Well, we have found a house! While we were out looking for a rental, which was VERY frustrating because everything we could afford was a dump, or instantly rented, our old landlord called and asked us if we wanted our old house back. The tenant that moved in was being transferred and the house was coming available. At first, we thought we might not take it, but after some calculating, we decided it was a smart move for us to move back in. We know the good's and bad's of the house, we know what the bills are, we know and like the area, and the house has everything we need (though we would like more square footage). The landlord is even giving us a few weeks free rent and paying for materials to let us do some work on the property! Woohoo!

So, we're moving back into our old house, who would've thought that was even possible?
We are planning on building Victoria a bed to go in her room...and we are VERY excited about this!

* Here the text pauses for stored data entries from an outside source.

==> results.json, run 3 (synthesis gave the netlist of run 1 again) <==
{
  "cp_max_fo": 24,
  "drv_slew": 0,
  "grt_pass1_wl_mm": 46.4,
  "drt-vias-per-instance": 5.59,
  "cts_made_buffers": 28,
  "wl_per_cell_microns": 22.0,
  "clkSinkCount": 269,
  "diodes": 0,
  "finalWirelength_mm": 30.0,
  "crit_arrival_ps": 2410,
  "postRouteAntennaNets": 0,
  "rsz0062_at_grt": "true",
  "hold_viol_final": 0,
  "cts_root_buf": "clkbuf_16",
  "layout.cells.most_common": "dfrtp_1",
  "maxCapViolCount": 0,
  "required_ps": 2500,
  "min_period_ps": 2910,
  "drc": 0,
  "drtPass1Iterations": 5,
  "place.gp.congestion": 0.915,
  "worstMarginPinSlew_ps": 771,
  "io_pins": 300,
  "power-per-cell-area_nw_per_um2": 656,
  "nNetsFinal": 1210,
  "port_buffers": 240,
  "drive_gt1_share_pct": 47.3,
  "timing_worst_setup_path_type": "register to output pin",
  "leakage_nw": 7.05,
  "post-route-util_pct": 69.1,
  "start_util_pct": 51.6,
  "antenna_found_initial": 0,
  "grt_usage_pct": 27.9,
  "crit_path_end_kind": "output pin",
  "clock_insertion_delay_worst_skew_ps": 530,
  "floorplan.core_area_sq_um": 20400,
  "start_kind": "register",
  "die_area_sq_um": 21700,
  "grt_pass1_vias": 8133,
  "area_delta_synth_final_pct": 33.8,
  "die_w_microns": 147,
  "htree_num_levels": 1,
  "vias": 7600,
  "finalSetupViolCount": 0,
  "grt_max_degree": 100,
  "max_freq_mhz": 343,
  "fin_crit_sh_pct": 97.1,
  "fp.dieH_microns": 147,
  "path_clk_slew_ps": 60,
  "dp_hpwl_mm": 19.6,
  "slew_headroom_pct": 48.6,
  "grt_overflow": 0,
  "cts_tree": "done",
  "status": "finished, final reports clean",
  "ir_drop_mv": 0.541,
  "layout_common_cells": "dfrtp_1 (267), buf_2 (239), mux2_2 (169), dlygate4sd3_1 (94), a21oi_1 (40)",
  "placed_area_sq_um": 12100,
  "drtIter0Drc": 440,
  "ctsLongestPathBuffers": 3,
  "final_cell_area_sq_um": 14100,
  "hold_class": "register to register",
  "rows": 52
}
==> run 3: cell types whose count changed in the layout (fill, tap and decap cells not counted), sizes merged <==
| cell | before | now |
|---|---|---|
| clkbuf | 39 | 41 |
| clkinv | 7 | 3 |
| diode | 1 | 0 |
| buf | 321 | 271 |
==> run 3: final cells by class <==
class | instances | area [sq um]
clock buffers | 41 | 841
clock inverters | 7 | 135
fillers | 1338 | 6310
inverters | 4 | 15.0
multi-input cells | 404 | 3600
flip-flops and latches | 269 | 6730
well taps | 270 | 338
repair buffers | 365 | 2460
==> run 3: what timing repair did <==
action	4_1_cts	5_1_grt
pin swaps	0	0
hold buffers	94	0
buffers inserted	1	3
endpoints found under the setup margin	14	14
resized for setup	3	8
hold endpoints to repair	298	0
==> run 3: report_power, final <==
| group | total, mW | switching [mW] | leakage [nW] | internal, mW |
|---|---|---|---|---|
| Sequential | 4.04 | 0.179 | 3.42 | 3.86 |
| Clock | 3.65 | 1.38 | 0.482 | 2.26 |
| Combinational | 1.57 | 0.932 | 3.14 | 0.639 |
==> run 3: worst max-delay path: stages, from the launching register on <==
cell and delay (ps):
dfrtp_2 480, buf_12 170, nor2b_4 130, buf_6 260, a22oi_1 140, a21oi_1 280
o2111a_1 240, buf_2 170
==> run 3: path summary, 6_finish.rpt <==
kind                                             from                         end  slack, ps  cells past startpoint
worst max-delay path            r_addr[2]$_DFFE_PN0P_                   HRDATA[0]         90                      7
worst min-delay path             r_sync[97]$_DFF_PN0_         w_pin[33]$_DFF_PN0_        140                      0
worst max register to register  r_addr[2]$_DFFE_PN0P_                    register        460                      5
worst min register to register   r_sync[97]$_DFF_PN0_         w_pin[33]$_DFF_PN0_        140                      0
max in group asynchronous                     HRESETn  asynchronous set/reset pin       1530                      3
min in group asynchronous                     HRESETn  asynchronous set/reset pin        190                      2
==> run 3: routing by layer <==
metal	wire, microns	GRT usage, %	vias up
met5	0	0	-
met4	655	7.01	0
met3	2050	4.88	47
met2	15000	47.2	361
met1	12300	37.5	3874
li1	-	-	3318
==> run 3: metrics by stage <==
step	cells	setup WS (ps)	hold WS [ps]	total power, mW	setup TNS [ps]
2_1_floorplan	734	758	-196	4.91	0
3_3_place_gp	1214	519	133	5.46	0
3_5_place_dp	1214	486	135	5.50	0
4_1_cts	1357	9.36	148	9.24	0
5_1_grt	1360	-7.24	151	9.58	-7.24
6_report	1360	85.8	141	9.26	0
$ cat src/rtl/request_aging_priority_gen_pkg.sv
// Shared arbiter helpers: saturating priority add, counter width
// and packed-field indexing.
package request_aging_priority_gen_pkg;

    localparam int DEF_AGE_THRESHOLD = 8;
    localparam int CNT_W = $clog2(DEF_AGE_THRESHOLD);

    // Add a boost to a base priority, clamping at the field maximum
    function automatic int unsigned sat_add(
        input int unsigned base,
        input int unsigned boost,
        input int unsigned width
    );
        int unsigned max_v;
        int unsigned sum;
        max_v = (32'd1 << width) - 32'd1;
        sum   = base + boost;
        return (sum > max_v) ? max_v : sum;
    endfunction

    // Low bit of packed field idx when each field is width bits wide
    function automatic int unsigned fld_lo(
        input int unsigned idx,
        input int unsigned width
    );
        return idx * width;
    endfunction

endpackage

$ cat src/rtl/request_aging_priority_gen_age_counter_cell.sv
// One requester's aging state: wait counter, boost level and
// starvation flag, cleared by a grant or a dropped request.
module age_counter_cell
    import request_aging_priority_gen_pkg::*;
#(
    parameter int PRIORITY_WIDTH = 2,
    parameter int AGE_THRESHOLD  = DEF_AGE_THRESHOLD,
    parameter int MAX_BOOST      = 3
) (
    input  logic                      clk,
    input  logic                      rst,
    input  logic                      req,
    input  logic                      clr,
    output logic [PRIORITY_WIDTH-1:0] boost,
    output logic                      starved
);

    localparam int CW = $clog2(AGE_THRESHOLD);
    localparam logic [CW-1:0] CNT_LAST = CW'(AGE_THRESHOLD - 1);
    localparam logic [PRIORITY_WIDTH-1:0] BOOST_MAX = PRIORITY_WIDTH'(MAX_BOOST);

    logic [CW-1:0]             wait_cnt;
    logic [CW-1:0]             cnt_nxt;
    logic [PRIORITY_WIDTH-1:0] boost_q;
    logic [PRIORITY_WIDTH-1:0] boost_nxt;
    logic                      starved_q;

    // Next-state: grant clears first, then idle clears, else age
    always_comb begin
        cnt_nxt   = wait_cnt;
        boost_nxt = boost_q;
        if (clr || !req) begin
            cnt_nxt   = '0;
            boost_nxt = '0;
        end else if (wait_cnt == CNT_LAST) begin
            cnt_nxt = '0;
            if (boost_q < BOOST_MAX) begin
                boost_nxt = boost_q + PRIORITY_WIDTH'(1);
            end
        end else begin
            cnt_nxt = wait_cnt + CW'(1);
        end
    end

    // Aging registers; starved tracks the boost being written
    always_ff @(posedge clk or posedge rst) begin
        if (rst) begin
            wait_cnt  <= '0;
            boost_q   <= '0;
            starved_q <= 1'b0;
        end else begin
            wait_cnt  <= cnt_nxt;
            boost_q   <= boost_nxt;
            starved_q <= (boost_nxt == BOOST_MAX);
        end
    end

    assign boost   = boost_q;
    assign starved = starved_q;

endmodule

$ cat src/rtl/request_aging_priority_gen.sv
// Raises effective arbiter priority of requesters that wait too
// long; grants and dropped requests reset the aging.
module request_aging_priority_gen
    import request_aging_priority_gen_pkg::*;
#(
    parameter int NUM_REQUESTERS = 4,
    parameter int PRIORITY_WIDTH = 2,
    parameter int AGE_THRESHOLD  = DEF_AGE_THRESHOLD,
    parameter int MAX_BOOST      = 3
) (
    input  logic                                   clk,
    input  logic                                   rst,
    input  logic [NUM_REQUESTERS-1:0]              request,
    input  logic [NUM_REQUESTERS*PRIORITY_WIDTH-1:0] base_priority,
    input  logic [NUM_REQUESTERS-1:0]              grant,
    input  logic                                   grant_valid,
    output logic [NUM_REQUESTERS*PRIORITY_WIDTH-1:0] priorities,
    output logic [NUM_REQUESTERS-1:0]              starved,
    output logic [NUM_REQUESTERS*PRIORITY_WIDTH-1:0] boost_level
);

    localparam int PW = PRIORITY_WIDTH;

    logic [NUM_REQUESTERS-1:0] clr;

    assign clr = grant_valid ? grant : '0;

    for (genvar i = 0; i < NUM_REQUESTERS; i++) begin : g_req
        localparam int LO = fld_lo(i, PW);

        logic [PW-1:0] boost_f;
        logic [PW-1:0] base_f;

        age_counter_cell #(
            .PRIORITY_WIDTH(PW),
            .AGE_THRESHOLD (AGE_THRESHOLD),
            .MAX_BOOST     (MAX_BOOST)
        ) u_cell (
            .clk    (clk),
            .rst    (rst),
            .req    (request[i]),
            .clr    (clr[i]),
            .boost  (boost_f),
            .starved(starved[i])
        );

        assign base_f = base_priority[LO +: PW];

        // Effective priority: base plus boost, never wrapping
        always_comb begin
            priorities[LO +: PW] =
                PW'(sat_add(32'(base_f), 32'(boost_f), PW));
        end

        assign boost_level[LO +: PW] = boost_f;
    end

endmodule
$ cat config.mk
export PLATFORM = sky130hd
export DESIGN_NAME = request_aging_priority_gen
export DESIGN_NICKNAME = d
export VERILOG_FILES = /design/src/rtl/request_aging_priority_gen_pkg.sv /design/src/rtl/request_aging_priority_gen_age_counter_cell.sv /design/src/rtl/request_aging_priority_gen.sv
export SDC_FILE = /design/constraint.sdc
export NUM_CORES = 1
export LEC_CHECK = 0
export BUFFER_PORTS_ARGS = -buffer_cell sky130_fd_sc_hd__buf_2
export CORE_MARGIN = 10
export CORE_UTILIZATION = 45
export DETAILED_ROUTE_END_ITERATION = 6
export PLACE_DENSITY = 0.72
export SKIP_CTS_REPAIR_TIMING = 1
export SYNTH_ARGS = -nofsm -noshare
export SYNTH_HDL_FRONTEND = slang
export SYNTH_HIERARCHICAL = 1
export SYNTH_SLANG_ARGS = --single-unit
$ cat constraint.sdc
create_clock -name clk -period 1.8 [get_ports clk]
set_input_delay 0.36 -clock clk [delete_from_list [all_inputs] [get_ports clk]]
set_output_delay 0.36 -clock clk [all_outputs]
set_load 0.005 [all_outputs]
After elaboration in Yosys (flattened, before gate mapping)
Index checks and enable logic that the tools add are counted.

Input bits: 19. Word-level logic and storage cells: 73. Output and inout bits: 20. Register bits after elaboration: 24.

Equality and inequality tests: 8. Reduce and logical (&&, ||, !) cells: 8. $add $sub $neg: 12. Muxes and demuxes: 25. $lt $le $gt $ge: 8.

Operator list (count): $mux 2 (16); $mux 3 (8); $add 2x2->3 (4); $add 3x1->3 const B (4); $eq 3x3->1 const B (4); $gt 3x2->1 const B (4); $add 2x1->2 const B (4); $eq 2x2->1 const B (4); $lt 2x2->1 const B (4); $logic_not 1->1 (4); $logic_or 1x1->1 (4); $mux 4 (1).

Longest topological paths before layout
Depth after elaboration: 5. Mapped depth: 4. Mapped depth without buffers: 4.

Modules after synthesis
The synthesis kept the hierarchy.

By module, submodules not included: age_counter_cell (g_req[1].u_cell ...) (times used 3, seq. area each 150.1 um^2, area an instance 256.5 um^2, cells an instance 20); age_counter_cell (g_req[0].u_cell) (times used 1, seq. area each 150.1 um^2, area an instance 274.0 um^2, cells an instance 21); request_aging_priority_gen (times used 1, seq. area each 0.0 um^2, area an instance 205.2 um^2, cells an instance 20).

Worst setup path after synthesis
No wires, ideal clock.

Path kind: reg2out. Start point: register g_req[0].u_cell.boost_q[0]. End point: output port priorities[1]. Data required time: 1.440 ns. Slack: 0.215 ns. Arrival time: 1.225 ns. Path buffers: 0. Cell stages (with the launch flop): 4. Path through: dfrtp_1 -> ha_1 -> fa_1 -> or2_1.

Word-level cells in the longest chain between the ends: 3.

Ends and longest elaborated chain: from (decl) (line request_aging_priority_gen_age_counter_cell.sv:24) `logic [PRIORITY_WIDTH-1:0] boost_q;`; from (signal assigned) (line request_aging_priority_gen_age_counter_cell.sv:53) `boost_q <= boost_nxt;`; $add 2x2->3 * (line request_aging_priority_gen_pkg.sv:17) `sum = base + boost;`; $gt 3x2->1 (line request_aging_priority_gen_pkg.sv:18) `return (sum > max_v) ? max_v : sum;`; $mux 2 * (line request_aging_priority_gen_pkg.sv:18); to (decl) (line request_aging_priority_gen.sv:17) `output logic [NUM_REQUESTERS*PRIORITY_WIDTH-1:0] priorities,`.

Every way passes the cells marked *; elsewhere a longest branch is shown, timed or not.

Final worst setup path
Start point: register g_req[1].u_cell.boost_q[0]. End point: output port priorities[3].

Word-level cells in the longest chain between the ends: 3.

Ends and longest elaborated chain (line): from (decl) (request_aging_priority_gen_age_counter_cell.sv:24); from (signal assigned) (request_aging_priority_gen_age_counter_cell.sv:53); $add 2x2->3 * (request_aging_priority_gen_pkg.sv:17); $gt 3x2->1 (request_aging_priority_gen_pkg.sv:18); $mux 2 * (request_aging_priority_gen_pkg.sv:18).

Marks and branches as above.

==> flow_summary.json <==
{
  "setup_slack_ns": -0.1997,
  "placed_cell_area_sq_um": 1478,
  "drive_gt1_share_pct": 45.64,
  "synthTopCellsByCount": "dfrtp_1, ha_1, nor2_1, inv_1, or2_1",
  "power_density_nw_per_um2": 566.6,
  "dp_hpwl_microns": 2062,
  "fin_skew_ns": 0.003754,
  "worstHoldPathType": "in2reg",
  "clkLatencyLatePin_ns": 0.30,
  "die_h_microns": 72.68,
  "worst-setup-path-type": "reg2out",
  "cp_max_fo": 3,
  "rsz0062_at_grt": "yes",
  "die_x_microns": 72.68,
  "fill_cells": 238,
  "syn_inst": 101,
  "synth_nets": 137,
  "hold_viol": 0,
  "grt_max_degree": 13,
  "cp_data_required_time_ns": 1.44,
  "intPower_w": 0.0006870,
  "syn_area_per_cell_sq_um": 12.36,
  "grt_pass1_wl_microns": 4133,
  "status": "complete, but fails checks",
  "clock-root-buffer": "clkbuf_4",
  "ys_seq_elements": 24,
  "synth_warnings": 6,
  "p_leak_nw": 0.8515,
  "regArea_sq_um": 600.6,
  "synthTopCellsByArea": "dfrtp_1, ha_1, fa_1",
  "port_buffers": 38,
  "num_rows": 19,
  "slew_headroom_pct": 83.98,
  "ant_nets": 0,
  "fin_nets": 187,
  "clockBufferDepth": 2,
  "drt_iter0_drc": 16,
  "final_area_sq_um": 1575,
  "power_switching_w": 0.0002055,
  "synth_ff_type": "dfrtp_1",
  "p_seq_share_pct": 62.9,
  "startpoint_type": "flop",
  "cts_tree": "done",
  "setup_viol": 8,
  "min_period_over_period_pct": 111.1,
  "syn_to_final_growth_pct": 26.15,
  "worst_pin_slew_ns": 0.2401,
  "gp_congestion": 0.7096,
  "num_vias": 870,
  "p_sw_share_pct": 23.03,
  "power.clock.fraction_pct": 24.9,
  "antenna_found_initial": 0,
  "cts_sinks": 24,
  "htreeDepth": 1,
  "coreArea_sq_um": 2710,
  "comb_power_share_pct": 12.2,
  "viasPerCell": 4.833,
  "min_period_ns": 2.000,
  "netlist_area_sq_um": 1249,
  "die_area_sq_um": 5282,
  "clk_pin_slew_worst_paths_ns": 0.12,
  "num_io_pins": 39,
  "fin_tns_setup_ns": -1.223,
  "synth_top_area_share_pct": 48.10,
  "post-place-ws_ns": 0.01749,
  "multi_input_area_sq_um": 638.1,
  "crit_path_end_kind": "primary output",
  "violations": "negative setup slack",
  "grt_pass1_vias": 967,
  "cts_made_buffers": 3,
  "yosysMostFrequentCell": "dfrtp_1",
  "routed_wl_microns": 2480,
  "maxSlewViolCount": 0,
  "grt.total_usage_pct": 9.718,
  "synth_top_area_cell": "dfrtp_1",
  "synth_cell_type_count": 14,
  "grt-ovfl-total": 0,
  "ir_worst_vdd_v": 0.0004270,
  "maxCapViolCount": 0,
  "diodes": 0,
  "wl_per_cell_microns": 13.78,
  "start_util_pct": 46.08,
  "synthArstFlopShare_pct": 100.0,
  "drc": 0,
  "ys_seq_area_share_pct": 48.10,
  "synth_edf_count": 0,
  "worstPathArrival_ns": 1.64,
  "first_pass_iters": 2,
  "fmax_ghz": 0.5001
}
==> final timing paths <==
kind / from / endpoint / slack (ns) / cells after the start
worst max-delay path: g_req[1].u_cell/boost[0]$_DFF_PP0_ / priorities[3] / -0.20 / 4
worst min-delay path: request[3] / g_req[3].u_cell/wait_cnt[2]$_DFF_PP0_ / 0.33 / 3
worst max register to register: g_req[3].u_cell/wait_cnt[0]$_DFF_PP0_ / g_req[3].u_cell/starved$_DFF_PP0_ / 0.56 / 4
worst min register to register: g_req[0].u_cell/wait_cnt[0]$_DFF_PP0_ / g_req[0].u_cell/wait_cnt[0]$_DFF_PP0_ / 0.44 / 1
max in group asynchronous: rst / g_req[0].u_cell/boost[1]$_DFF_PP0_ / 1.06 / 3
min in group asynchronous: rst / g_req[1].u_cell/wait_cnt[2]$_DFF_PP0_ / 0.53 / 3
==> cells in the final DEF (no fill, tap or decap) <==
master	instances
nor3_1	4
nor3b_2	5
buf_4	6
and2_1	4
nor3_2	4
dlygate4sd3_1	1
or2_1	8
nor3b_1	3
inv_1	8
and3b_1	4
buf_2	38
nor2_1	12
dfrtp_1	24
ha_1	9
clkbuf_4	3
nand2b_4	4
ha_2	4
a21oi_1	4
fa_2	4
==> power by group through the flow <==
stage                     Sequential, W  Combinational [W]  Clock (W)
after floorplan                0.000570          0.0000605          0
after global placement         0.000571           0.000101          0
after detailed placement       0.000572           0.000109          0
after CTS                      0.000562           0.000109   0.000234
after global routing           0.000564           0.000127   0.000252
final                          0.000562           0.000109   0.000222
==> cell type report <==
| type | instances | share of cell area [%] |
|---|---|---|
| repair buffers | 45 | 15.57 |
| flip-flops and latches | 24 | 38.13 |
| clock buffers | 3 | 1.430 |
| well taps | 31 | 2.462 |
| inverters | 8 | 1.906 |
| multi-input cells | 69 | 40.51 |
==> cells by family (layout without fill, tap and decap cells) <==
kind of cell	after synthesis	in the layout	share of synthesized area (%)
AND/OR/NAND/NOR	48	48	28.46
buffers and inverters	8	56	2.405
adder cells (fa/ha/maj)	17	17	19.44
AO/OA/AOI/OAI	4	4	1.603
flip-flops	24	24	48.10
==> sequential cells by signal, indices dropped and copies added (netlist names) <==
signal,flops
g_req.u_cell/boost,8
g_req.u_cell/starved,4
g_req.u_cell/wait_cnt,12
==> through the flow <==
step,hold WS (ns),power (W),util [%],cells
2_1_floorplan,0.1510,0.0006310,-,101
3_3_place_gp,0.3147,0.0006723,54.52,170
3_5_place_dp,0.3212,0.0006815,54.52,170
4_1_cts,-0.02193,0.0009048,55.36,173
5_1_grt,0.3256,0.0009427,58.13,180
6_report,0.3330,0.0008925,58.13,180
==> metal layers <==
layer  up-vias  routed length, microns  global-route usage (%)
met5         -                       0                       0
met4         0                      39                   5.063
met3         4                     160                   3.129
met2        21                    1342                   17.63
met1       413                     938                   9.555
li1        432                       -                       -
==> worst max-delay path, cell delays in order, from the launching register on <==
cell and delay [ns]:
dfrtp_1 0.40, ha_2 0.19, fa_2 0.42, or2_1 0.21
buf_2 0.13
(Power assumes the default switching activity.)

I'll just post a photo of our INSPIRATION (not sure exactly what our plans are yet) and you'll see why...I mean, who wouldn't want a bed this cool as a kid??!?!?!?! This way we can also give her the pink and girly stuff she wants without having pepto-bismol walls...lol.

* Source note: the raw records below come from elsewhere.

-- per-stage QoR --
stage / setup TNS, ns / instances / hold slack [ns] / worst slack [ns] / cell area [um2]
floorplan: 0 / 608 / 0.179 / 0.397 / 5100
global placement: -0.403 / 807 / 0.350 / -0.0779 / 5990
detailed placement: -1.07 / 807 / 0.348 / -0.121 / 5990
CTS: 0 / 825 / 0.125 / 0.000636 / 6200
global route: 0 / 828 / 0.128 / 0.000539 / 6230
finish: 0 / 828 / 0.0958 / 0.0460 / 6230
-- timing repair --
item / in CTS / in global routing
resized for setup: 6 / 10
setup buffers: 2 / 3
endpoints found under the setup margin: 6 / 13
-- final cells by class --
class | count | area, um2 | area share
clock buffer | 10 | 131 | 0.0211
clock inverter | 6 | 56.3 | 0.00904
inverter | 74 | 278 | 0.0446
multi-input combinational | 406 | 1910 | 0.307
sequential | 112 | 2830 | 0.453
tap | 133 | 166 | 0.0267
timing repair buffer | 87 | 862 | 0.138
==> src/rtl/alu_mc.sv <==
// Multi-cycle ALU with valid/ready handshakes on both sides.
// Single-cycle ops complete one cycle after acceptance; MULT and DIV run on
// the iterative engine and complete W+1 cycles after acceptance.
// Ports:
//   clk, rst             - clock and synchronous active-high reset
//   in_valid / in_ready  - request handshake (ready only when idle)
//   Op1, Op2             - operands; Op2 low log2(W) bits are the SLL amount
//   Imm                  - immediate (sign- or zero-extended per opcode)
//   S_Op                 - opcode
//   out_valid/out_ready  - result handshake
//   R_Op, ZF, DZ         - registered result, zero flag, divide-by-zero flag
module alu_mc
  import alu_pkg::*;
#(
  parameter int W     = 32,
  parameter int IMM_W = 16
) (
  input  logic             clk,
  input  logic             rst,
  input  logic             in_valid,
  output logic             in_ready,
  input  logic [W-1:0]     Op1,
  input  logic [W-1:0]     Op2,
  input  logic [IMM_W-1:0] Imm,
  input  logic [3:0]       S_Op,
  output logic             out_valid,
  input  logic             out_ready,
  output logic [W-1:0]     R_Op,
  output logic             ZF,
  output logic             DZ
);

  localparam int SH_W = $clog2(W);

  state_e       state_q, state_d;
  logic [W-1:0] result_q, result_d;
  logic         zf_q, zf_d;
  logic         dz_q, dz_d;

  logic [W-1:0] immSext;
  logic [W-1:0] immZext;
  logic [W-1:0] aluResult;
  logic         mdStart;
  md_mode_e     mdMode;
  logic         mdDone;
  logic [W-1:0] mdResult;

  // Single-cycle datapath, evaluated on the live inputs; it is only used on
  // the accepting edge, which is where the operands are captured anyway.
  always_comb begin
    immSext   = W'(signed'(Imm));
    immZext   = W'(Imm);
    aluResult = '0;
    case (S_Op)
      OP_ADD:  aluResult = Op1 + Op2;
      OP_SUB:  aluResult = Op1 - Op2;
      OP_OR:   aluResult = Op1 | Op2;
      OP_AND:  aluResult = Op1 & Op2;
      OP_SLT:  aluResult = W'(Op1 < Op2);
      OP_SLL:  aluResult = Op1 << Op2[SH_W-1:0];
      OP_ADDI: aluResult = Op1 + immSext;
      OP_SLTI: aluResult = W'(Op1 < immSext);
      OP_ANDI: aluResult = Op1 & immZext;
      OP_ORI:  aluResult = Op1 | immZext;
      OP_SW:   aluResult = Op1 + immSext;
      OP_LW:   aluResult = Op1 + immSext;
      default: aluResult = '0;
    endcase
  end

  alu_muldiv #(
    .W(W)
  ) u_muldiv (
    .clk      (clk),
    .rst      (rst),
    .start_i  (mdStart),
    .mode_i   (mdMode),
    .opA_i    (Op1),
    .opB_i    (Op2),
    .done_o   (mdDone),
    .result_o (mdResult)
  );

  // Controller next state and result registers. Flags are computed here from
  // the value being loaded so they stay registered alongside R_Op. A divide
  // by zero is resolved immediately without starting the engine.
  always_comb begin
    state_d  = state_q;
    result_d = result_q;
    zf_d     = zf_q;
    dz_d     = dz_q;
    mdStart  = 1'b0;
    mdMode   = MD_MULT;
    case (state_q)
      IDLE: begin
        if (in_valid) begin
          if (S_Op == OP_MULT) begin
            mdStart = 1'b1;
            mdMode  = MD_MULT;
            state_d = BUSY;
          end else if (S_Op == OP_DIV && Op2 == '0) begin
            result_d = DIV_ZERO_RESULT[W-1:0];
            zf_d     = 1'b0;
            dz_d     = 1'b1;
            state_d  = DONE;
          end else if (S_Op == OP_DIV) begin
            mdStart = 1'b1;
            mdMode  = MD_DIV;
            state_d = BUSY;
          end else begin
            result_d = aluResult;
            zf_d     = (aluResult == '0);
            dz_d     = 1'b0;
            state_d  = DONE;
          end
        end
      end
      BUSY: begin
        if (mdDone) begin
          result_d = mdResult;
          zf_d     = (mdResult == '0);
          dz_d     = 1'b0;
          state_d  = DONE;
        end
      end
      DONE: begin
        if (out_ready) begin
          state_d = IDLE;
        end
      end
      default: state_d = IDLE;
    endcase
  end

  // State and result registers; reset wins over any handshake.
  always_ff @(posedge clk) begin
    if (rst) begin
      state_q  <= IDLE;
      result_q <= '0;
      zf_q     <= 1'b1;
      dz_q     <= 1'b0;
    end else begin
      state_q  <= state_d;
      result_q <= result_d;
      zf_q     <= zf_d;
      dz_q     <= dz_d;
    end
  end

  assign in_ready  = (state_q == IDLE);
  assign out_valid = (state_q == DONE);
  assign R_Op      = result_q;
  assign ZF        = zf_q;
  assign DZ        = dz_q;

endmodule
`config.mk`:
```
export PLATFORM = sky130hd
export DESIGN_NAME = divisor_arbitro
export DESIGN_NICKNAME = d
export VERILOG_FILES = /design/src/rtl/divisor_pkg.sv /design/src/rtl/rr_arbitro.sv /design/src/rtl/divisor_arbitro.sv
export SDC_FILE = /design/constraint.sdc
export NUM_CORES = 1
export LEC_CHECK = 0
export BUFFER_PORTS_ARGS = -buffer_cell sky130_fd_sc_hd__buf_2
export CORE_AREA = 2 2 178 180
export CTS_CLUSTER_SIZE = 8
export DETAILED_ROUTE_END_ITERATION = 10
export DIE_AREA = 0 0 180 182
export PLACE_DENSITY = 0.65
export SYNTH_ARGS = -nofsm -noshare
export SYNTH_HDL_FRONTEND = slang
export SYNTH_SLANG_ARGS = --single-unit
```
`constraint.sdc`:
```
create_clock -name CLK -period 5.1 [get_ports CLK]
set_input_delay 0.51 -clock CLK [delete_from_list [all_inputs] [get_ports CLK]]
set_output_delay 0.51 -clock CLK [all_outputs]
set_load 0.01 [all_outputs]
```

On another note, I had 8 vials of blood taken today and took my first injection of a different fertility drug (Gonal-F) today. It's a much higher dosage than what I was before and that makes me a bit nervous. Last time I developed a cyst instead of any mature follicles. The doctor is hoping for me to get 3-6 follicles matured. I pray that this works....



Oh yeah, and Miah is in his new unit now and he seems to like it. They sound like they will be doing a lot of training over the next year and probably deploying next February. It kind of scares me, but I know he is ready to go.

Friday, January 21, 2011

It's been awhile...

It's been a long time since I've written anything on here and there are no good excuses for it...just lots of poor ones.
Let's see....we moved to Ft. Benning, GA for several months and lived with my wonderful Aunt and cousins while Jeremiah went through some training. Once he was done there, we were re-stationed up to North Carolina. Now, we are here, and while we were looking for rentals which was turning out to be quite a stressful and daunting task, our old landlord called us to let us know our old house was coming available, so we will be moving back into our old house soon. Jeremiah is in his first real unit since re-joining the Army because he has been in training for the last several years and we are hoping that he enjoys it and that it is a good move for him. We will know in time.
Victoria has grown like a little weed, but still skinny as ever. She FINALLY hit 30lbs! She is such a hoot! She dresses herself now...today, a santa claus red dress with white fur trim, pink (and other colored) tights, pink and black snowboots, and bows and flowers COVERING her head...she loves her Barbies and to paint. You can't stop her from singing or talking all day long (gee...wonder where she gets that from?!?). She still takes naps (Thank GOD!) and sleeps great through the night...even though she is on a futon in the living room until we move into our house. One day she wants long hair and the next she wants it short, but she will not let me put a brush to it without a fight and definitely won't let me put it in a ponytail. She LOVES her friends and missed them so much! Now she misses my Aunt and cousins and Grandparents's (just saw them at Christmas...so it's still fresh). She has a sassy little attitude sometimes, but for the most part is sweet and polite. She has a fantastic imagination and is forever pretending something. She won't leave Bailey alone, even after our constant threats and pleas and even a few warning nips from Bailey. I kind of wish she were a little more fearful/respectful of dogs after having 19 stitches in her face from a dog bit, but no....you would never even know she was ever bit! She had a pretty bad black-eye from sledding recently and thought it was the coolest thing ever!
Ok, said enough for now...life is interrupting this thought, yet again!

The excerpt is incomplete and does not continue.